# Alfie aged 12 did not father baby.



## ritzi (Feb 18, 2006)

Anyone surprised?

http://www.dailymail.co.uk/news/article-1184293/Alfies-NOT-daddy-DNA-tests-prove-boy-12-did-father-baby.html

he looked so young i could not believe he had hit puberty - so i'm not surprised at all at the DNA results 

i do hope all concerned can move on and the young mum can concentrate on her little girl........

ritz


----------



## Blu (Jul 28, 2005)

Surely the more concerning issue that the press seem to be overlooking, is that this girl not only fell pregnant at 14/15, but she had had at least 2 sexual partners by then?


----------



## Choice4 (Aug 14, 2008)

The girl seems to have been round the block!!!eh


----------



## Essex Girl (Apr 3, 2005)

Blu said:


> Surely the more concerning issue that the press seem to be overlooking, is that this girl not only fell pregnant at 14/15, but she had had at least 2 sexual partners by then?

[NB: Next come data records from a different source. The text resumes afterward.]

--- src/rtl/core/pba_ram.sv ---
// Generic simple dual port RAM: one write port, one read port, registered read.
// No dependencies.
module pba_ram #(
  parameter int WIDTH = 8,
  parameter int DEPTH = 16,
  localparam int AW = $clog2(DEPTH)
) (
  input  logic             clk,
  input  logic             we,
  input  logic [AW-1:0]    waddr,
  input  logic [WIDTH-1:0] wdata,
  input  logic [AW-1:0]    raddr,
  output logic [WIDTH-1:0] rdata
);

  logic [WIDTH-1:0] mem [DEPTH];

  // Write port and registered read port.
  always_ff @(posedge clk) begin
    if (we) mem[waddr] <= wdata;
    rdata <= mem[raddr];
  end

endmodule
--- config.mk ---
export PLATFORM = sky130hd
export DESIGN_NAME = pba_ram
export DESIGN_NICKNAME = d
export VERILOG_FILES = /design/src/rtl/core/pba_ram.sv
export SDC_FILE = /design/constraint.sdc
export NUM_CORES = 1
export LEC_CHECK = 0
export BUFFER_PORTS_ARGS = -buffer_cell sky130_fd_sc_hd__clkbuf_2
export CAP_MARGIN = 15
export CORE_ASPECT_RATIO = 1.2
export CORE_MARGIN = 5
export CORE_UTILIZATION = 60
export CTS_BUF_LIST = sky130_fd_sc_hd__clkbuf_4 sky130_fd_sc_hd__clkbuf_8
export DETAILED_ROUTE_END_ITERATION = 6
export PLACE_DENSITY_LB_ADDON = 0.25
export SYNTH_ARGS = -nofsm -noshare
export SYNTH_HDL_FRONTEND = slang
export SYNTH_SLANG_ARGS = --single-unit
--- constraint.sdc ---
create_clock -name clk -period 2.4 [get_ports clk]
set_clock_uncertainty 0.1 [all_clocks]
set_input_delay 0.48 -clock clk [delete_from_list [all_inputs] [get_ports clk]]
set_output_delay 0.48 -clock clk [all_outputs]
set_load 0.01 [all_outputs]
### After elaboration in Yosys (flattened, before gate mapping)

Memory sizes are Yosys's and may differ from the RTL's. A register that Yosys moved wholly into a read port is not among the register bits.
Cells that the tools add are included.

* memories kept: 1
* bits in registers: 0
* output and inout bits: 8
* word-level logic and storage cells: 3
* RAM bits: 128
* bits of input ports: 18

Memory list
* mem: depth 16, width 8, read ports 1, clocked after Yosys merged registers in 1, wr ports 1, RTL line 16 `logic [WIDTH-1:0] mem [DEPTH];`

* muxes and demuxes: 2

Operator list (number)
* $mux W1: 2

### Logic depth before layout (Yosys ltp)

Gate-level depths: netlist of run 1.

* depth after elaboration: 2
* depth in mapped cells: 5
* depth with buffers taken out: 3

### Least setup slack after synthesis of run 1

No wires, ideal clock.

* path type: input-to-reg
* start: input waddr[2]
* end: memory mem[0][0], enable pin
* library setup time: 383 ps
* arrival: 1590 ps
* setup slack: 327 ps
* stages on the path: 2
* buffers on the path: 0
* required time: 1917 ps
* cells stage by stage: or3b_2 nor3_1

RTL lines
* start, declared: RTL line 10 `input logic [AW-1:0] waddr,`
* end, declared: RTL line 16

Straight into the memory's write port.

==> run summary, run 1 <==
The clock period minus worst slack is approximately 1.6 ns. The routed layout has roughly 2400 vias. STA classifies the critical path endpoint as a register.

The min-delay analysis places its worst path in the category input port to register. The number of clock buffers inserted by TritonCTS is 17. The H-tree depth came out at 4. The clock passes through at most 2 buffers. sky130_fd_sc_hd__edfxtp_1 is the most common cell in the netlist. The maximum clock frequency came out at 620 MHz.

The floorplan step set the die width to around 95 um. The number of global-route vias before repair is roughly 2500. After synthesis the netlist holds a flip-flop and latch count of around 140. The library cell with the largest summed area after synthesis is sky130_fd_sc_hd__edfxtp_1. The pin slew with the least headroom to its limit came out at around 0.61 ns. The clock latency reported for the late side of the worst-skew pair came out at 0.43 ns. Entering global routing, the biggest net connects 33 pins. The post-detailed-route DRC marker count is 0. Post-CTS timing repair inserted 0 buffers for setup. The maximum resistive drop on vdd is roughly 0.58 mV. The average wire length per cell after detail routing is about 22 um.

The slowest stage of the critical path belongs to the cell sky130_fd_sc_hd__mux4_1. The number of port buffers came out at 25. The final hold violation count was 0. The share of the yosys chip area belonging to registers is between 70 and 80%. The reported max-cap violation count is 0.

The total area inside the core boundary comes to 8470 um^2. The count of endpoints failing setup in the final report is 0. For this design, the CTS-stage hold fixing added 0 buffers. The clock-pin slew on the worst setup and hold paths is roughly 0.08 ns. The count of boundary I/O pins came out at 26.

The number of max-slew violations in the final report is 0. The total grt overflow came out at 0. For this run, the leading register cell type out of synthesis is sky130_fd_sc_hd__edfxtp_1. The highest cell delay on the worst timing path is 0.60 ns. The count of inserted antenna diode cells is 0. The net count of the finished layout is a little over 300. The count of flip-flops with a built-in enable after synthesis is around 130. In this run the clock root is driven by a sky130_fd_sc_hd__clkbuf_8. The finished layout holds just over 400 standard cells, fillers aside. The number of cell rows is 37. The signal on the critical path passes through clkbuf_2, buf_12, mux4_1, a22oi_1, nand2_1. The number of sinks driven by the clock tree is around 140. After clock tree synthesis, the repair step resized 0 gates.

The critical path is of the input port to register type. At the end of routability-driven placement, the weighted congestion stood at ~0.76. Sorting the synthesized cells by area gives the leading types as sky130_fd_sc_hd__edfxtp_1 75%, sky130_fd_sc_hd__mux4_2 7.9%, sky130_fd_sc_hd__mux4_1 7.1%. The top cell type by area accounts for 74.7% of the synthesized area. The cell count after synthesis came out at between 200 and 250. The overall fraction of global-route tracks in use is roughly 19%. The area of the die came out at approximately 11000 um^2. The initial standard-cell utilization of the core is between 60 and 70%. The endpoint arrival time on the critical path is 1.83 ns.

The iteration count of the initial detailed-routing pass came out at 4. The total power per unit cell area came out at approximately 830 nW/um^2. The worst slew margin relative to its limit is 59.2%. The floorplan die height is roughly 110 um.

In this run the worst path has a maximum fanout of 32. In the final layout, the share of cells above drive strength 1 is approximately a third. For this block, the routed nets add up to slightly above 9 mm of wire. For this run, the share of the core covered by cells in the final layout is 70.4%. The first global-routing pass estimated between 10 and 15 mm of wire. The number of distinct library cell variants in the gate-level netlist after synthesis came out at 19. The cell area that synthesis handed to floorplanning was slightly above 5000 um^2. The count of synthesis-stage warnings from yosys came out at 0. The TritonCTS clock tree is yes. Setup repair after global routing left no endpoint under its margin. In this run the static leakage power is 0.00204 uW.

The kind of launch point of the worst setup path is an input port. The flow ran to the end, and the final reports show no timing, DRC or antenna violations. The mean instance size in the synthesized netlist came out at 22.5 um^2. The count of nets left with antenna violations once routing finished came out at 0. From synthesis to final layout, the design area changed by 15.8%. In this run, placement finished with an instance count of ~380. The number of nets handed over by synthesis was 247.

The average via count per standard cell came out at between 5 and 6. Of all flip-flops after synthesis, the portion carrying an async set or reset was 0%. The filler cell count is between 500 and 600. The initial antenna violation count came out at 0. The post-route setup TNS is 0 ns.

For the worst setup path, the data required time is between 2 and 3 ns. The final critical path takes up around two thirds of the cycle. After synthesis, the most frequently instantiated cells are 128 x sky130_fd_sc_hd__edfxtp_1, 18 x sky130_fd_sc_hd__mux4_2, 16 x sky130_fd_sc_hd__a22oi_1. The post-DP HPWL came out at between 6 and 7 mm. The initial DRC count is about 230.
## path summary, 6_finish.rpt
check	end	slack [ns]	from	cells after the start
setup / recovery	rdata[3]$_DFF_P_	0.79	raddr[0]	5
hold / removal	mem[14][6]$_DFFE_PP_	0.37	wdata[6]	1
setup reg to reg	rdata[3]$_DFF_P_	0.92	mem[2][3]$_DFFE_PP_	3
hold reg to reg	rdata[3]$_DFF_P_	0.57	mem[14][3]$_DFFE_PP_	3
## registers in the layout, summed over array words and instances, names as in the netlist
register  count
rdata         8
mem         128
## cells by family after synthesis
logic type,count (synthesis),synth area share (%)
compound gates,16,2.33
mux,32,15.0
simple gates,35,3.18
buf+inv,10,1.68
flops,136,77.8
## where the power goes
group | total (uW) | internal (uW) | switching (uW)
Clock | 2040 | 1210 | 824
Sequential | 2670 | 2650 | 14.9
Combinational | 246 | 107 | 138
Total | 4950 | 3970 | 977
## metal layers
layer / vias to the layer above / global-route usage (%) / wire (um)
li1: 1079 / - / -
met1: 1196 / 25.6 / 3660
met2: 104 / 31.0 / 4750
met3: 14 / 4.39 / 496
met4: 0 / 8.47 / 164
met5: - / 0 / 0
## placed cells by master (no fill, tap or decap), types with 8 or more instances in the layout
master / n
sky130_fd_sc_hd__buf_4: 19
sky130_fd_sc_hd__clkbuf_2: 25
sky130_fd_sc_hd__mux4_1: 14
sky130_fd_sc_hd__edfxtp_1: 128
sky130_fd_sc_hd__nor2_1: 13
sky130_fd_sc_hd__nand2_1: 9
sky130_fd_sc_hd__clkbuf_8: 20
sky130_fd_sc_hd__a22oi_1: 16
sky130_fd_sc_hd__dfxtp_1: 8
sky130_fd_sc_hd__mux4_2: 18
## area by class of cell
type	instances	area, um^2	area share, %
Sequential cell	136	4000	67.1
Multi-Input combinational cell	83	1060	17.7
Timing Repair Buffer	46	308	5.16
Clock buffer	20	275	4.62
Clock inverter	12	173	2.90
Tap cell	117	146	2.45
## worst max-delay path, delay by kind of cell
family / cells / cell delay, ns
simple gates: 1 / 0.08
mux: 1 / 0.60
compound gates: 1 / 0.31
buf+inv: 2 / 0.35
## per-stage QoR
| step | instance area (um^2) | total power, uW | setup slack, ns | hold slack (ns) |
|---|---|---|---|---|
| 2_1_floorplan | 5150 | 2860 | 0.327 | 0.479 |
| 3_3_place_gp | 5520 | 2960 | 0.394 | 0.545 |
| 3_5_place_dp | 5520 | 2970 | 0.352 | 0.555 |
| 4_1_cts | 5960 | 4990 | 0.820 | 0.351 |
| 5_1_grt | 5960 | 5120 | 0.781 | 0.374 |
| 6_report | 5960 | 4950 | 0.787 | 0.371 |
No activity file was read; power rests on OpenSTA's default activity.
==> run 2, diff against run 1 <==
==> constraint.sdc (replaced) <==
create_clock -name clk -period 1.5 [get_ports clk]
set_clock_uncertainty 0.1 [all_clocks]
set_input_delay 0.3 -clock clk [delete_from_list [all_inputs] [get_ports clk]]
set_output_delay 0.3 -clock clk [all_outputs]
set_load 0.01 [all_outputs]
==> run 2 against run 1 <==
- die area unchanged
- largest cell class unchanged
- largest power group unchanged
- clock power grew 49%
- register-to-register slack got worse by 0.85 ns
==> run summary, run 2 (synthesis results as in run 1) <==
The routed layout has about 2500 vias. The number of max-slew violations in the final report came to 0. The register with the most flip-flops in the layout has approximately 130 of them. The endpoint arrival time on the critical path came out at 1.64 ns.

At the later pin of the worst-skew pair, clock insertion delay measures 0.43 ns. The pin slew with the least headroom to its limit is between 0.7 and 0.8 ns. The final worst-path cycle share is between 90% and 100%. The total power per unit cell area is about 1300 nW/um^2. Port buffering added 25 buffers. The last weighted congestion value of the routability-driven placer came out at 0.718. TritonCTS built the clock tree.

0 antenna diodes ended up in the layout. The signal on the critical path passes through mux4_2, a22oi_1, nand2_1. Clock tree synthesis found a total of about 140 sinks. The wire-length estimate of the detail-placed layout is 6.32 mm. The buffer count from post-CTS setup fixing came out at 0.

The first-pass GRT wire length is roughly 15 mm. Setup repair after global routing left no endpoint under its margin. The most common cell after layout, fill and taps aside is sky130_fd_sc_hd__edfxtp_1.

The clock period minus worst slack is ~1.4 ns. The number of routed nets with antenna violations came out at 0. Headroom to the max-slew limit came out at 50.0%. The count of boundary I/O pins came out at 26. The post-layout instance area is ~6100 um^2. The core utilization of the finished layout is 72.1%. The final hold violation count was 0. CTS built an H-tree with a depth of 4. The reported max-cap violation count came out at 0. The top cell types in the final layout, fill and taps aside, are 128 x sky130_fd_sc_hd__edfxtp_1, 29 x sky130_fd_sc_hd__buf_4, 25 x sky130_fd_sc_hd__clkbuf_2. The total grt overflow is 0. Wires add up to between 9 and 10 mm. The maximum clock frequency came out at roughly 700 MHz.

The setup slack after placement came out at -0.270 ns. The buffering stage count on the worst path with inverters included is 0. The number of clock buffers inserted by TritonCTS is 17.

At the worst endpoint, the required time is 1.71 ns. The number of global-route vias before repair is about 2700. For this run, the post-layout net count is between 300 and 400. The type of destination of the critical path is a register. More flip-flops sit in one register than any other, and that register is mem. The die span in x came out at approximately 95 um. The tree is rooted in a sky130_fd_sc_hd__clkbuf_8. The number of standard cells in the final layout excluding fillers is approximately 430. The post-placement cell count came out at between 300 and 400. The clock-pin slew on the worst setup and hold paths came out at 0.07 ns.

The initial antenna violation count was 0. The path class of the tightest hold or removal check is input port to register. Entering global routing, the biggest net connects 19 pins. STA classifies the critical path startpoint as a register. The total placed instance area came out at 5690 um^2. The reported leakage power is between 0.002 and 0.0025 uW. The run finished with clean final reports. The iteration count of the initial detailed-routing pass came out at 5. The initial standard-cell utilization of the core came out at 60.8%. The highest cell delay on the worst timing path is 0.47 ns. The region available for standard cell placement spans approximately 8500 um^2. The count of endpoints failing setup in the final report is 0.

The average wire length per cell after detail routing is 21.7 um. The die covers about 11000 um^2. The worst setup path is of the register to register kind. The maximum resistive drop on vdd came out at a little over 0.7 mV. The layout overhead on the synthesized area came out at 18.6%. The number of cell rows came out at 37. The floorplan die height came out at about 110 um.

The standard cell with the maximum stage delay on the critical path is sky130_fd_sc_hd__mux4_2. The design draws 7730 uW. The highest net fanout along the worst path came out at 1. The fraction of layout instances using a drive strength above 1 is around 38%. The worst path setup slack after routing is between 0.06 and 0.07 ns. In this run, the number of DRC markers left after iteration 0 of detailed routing was around 230. In this design, the largest share of critical-path delay is due to multiplexers. The post-detailed-route DRC marker count came out at 0. The largest registers in the layout are mem x128, rdata x8. The maximum buffer depth of the clock tree came out at 2. Across every metal layer, demand over resource in global routing totals around 20%.

The average via count per standard cell is around 5.7.
run 2: final timing paths:
path,start,to,slack (ns),depth (start not counted)
worst min register to register,mem[15][1]$_DFFE_PP_,rdata[1]$_DFF_P_,0.57,3
worst min-delay path,wdata[0],mem[12][0]$_DFFE_PP_,0.20,1
worst max register to register,mem[0][7]$_DFFE_PP_,rdata[7]$_DFF_P_,0.07,3
worst max-delay path,mem[0][7]$_DFFE_PP_,rdata[7]$_DFF_P_,0.07,3
run 2: worst reg2reg max path, delay by kind of cell, from the launching register on:
family | cells | cell delay, ns
muxes | 1 | 0.47
DFF | 1 | 0.37
and+or+nand+nor | 1 | 0.08
AOI/OAI and AO/OA | 1 | 0.30
run 2: repair_timing:
item,in CTS,in global routing
endpoints found under the setup margin,0,1
resized for setup,0,1
hold buffers,0,0
run 2: per-stage QoR:
stage / hold WS (ns) / setup TNS (ns)
floorplan: 0.299 / -0.277
global placement: 0.554 / -3.23
detailed placement: 0.554 / -5.36
CTS: 0.168 / 0
global route: 0.194 / 0
finish: 0.196 / 0
run 2: cell type report:
cell class,instances,area (um^2)
Fill cell,506,2370
Tap cell,117,146
Timing Repair Buffer,59,443
Clock inverter,10,124
Clock buffer,22,290
Multi-Input combinational cell,83,1100
Sequential cell,136,4000
run 2: where the power goes:
part           total (uW)  leakage [uW]  internal (uW)  switching [uW]
registers            4270       0.00122           4250            26.9
logic                 429      0.000684            199             230
clock network        3030      0.000220           1790            1240
total                7730       0.00213           6240            1490
run 2: metal layers:
metal | routed length [um] | GRT usage, % | vias up
li1 | - | - | 1112
met3 | 480 | 5.54 | 11
met1 | 3740 | 25.8 | 1241
met5 | 0 | 0 | -
met2 | 4960 | 33.0 | 87
met4 | 103 | 7.70 | 0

And presumably Alfie must have had sex with the girl concerned in order to think that he could have been the baby's father


----------



## Choice4 (Aug 14, 2008)

They say Alfie is so sad that the baby is not his,
I wonder if he thinks tim is running out for him at his age and he cannot have any more kids, or is he sad he would now be out of the media forefront!!
And no longer the British yongest Dad!!


----------



## Be Lucky (Mar 22, 2008)

I think it very sad for all concerned especially innocent baby.


----------



## Jane D (Apr 16, 2007)

Not really a surprise is it? Obviously a huge disappointment to Alfie's family who wont be gaining any more money from the press.  

Jane


----------



## Mish3434 (Dec 14, 2004)

Poor baby!!


----------



## Junnie (May 17, 2008)

Mish3434 said:


> Poor baby!!


Which one  

But seriously this is why the papers shouldnt publish until they fact check!

Also this concerns me:


> The teenager wept at the realisation he made 15-year-old Chantelle Stedman pregnant during a drunken one-night stand


Drunken?? how is a 15 year old drinking and having sex where is mom and dad?


----------



## Mish3434 (Dec 14, 2004)

All of them!! blimey what a start to the poor babies life and as for the parents they are just babies too!!!

Papers fact check!!! now that would be a first   Thats why I don't buy them


----------



## Tina xx (Aug 30, 2006)

I've read somewhere (not sure how true it is, you know what papers are like), but he allegedly said that if the tests show that he isn't the father, then they are going to try for another one so that he can be a dad   It just goes to show you how the times are changing for the worst


----------



## ilovesnow (Apr 7, 2008)

Watching Jeremy Kyle in the mornings really opens your eyes to the amount of children born in the UK with several possible fathers   It's shocking and sad, but seems to be the norm these days


----------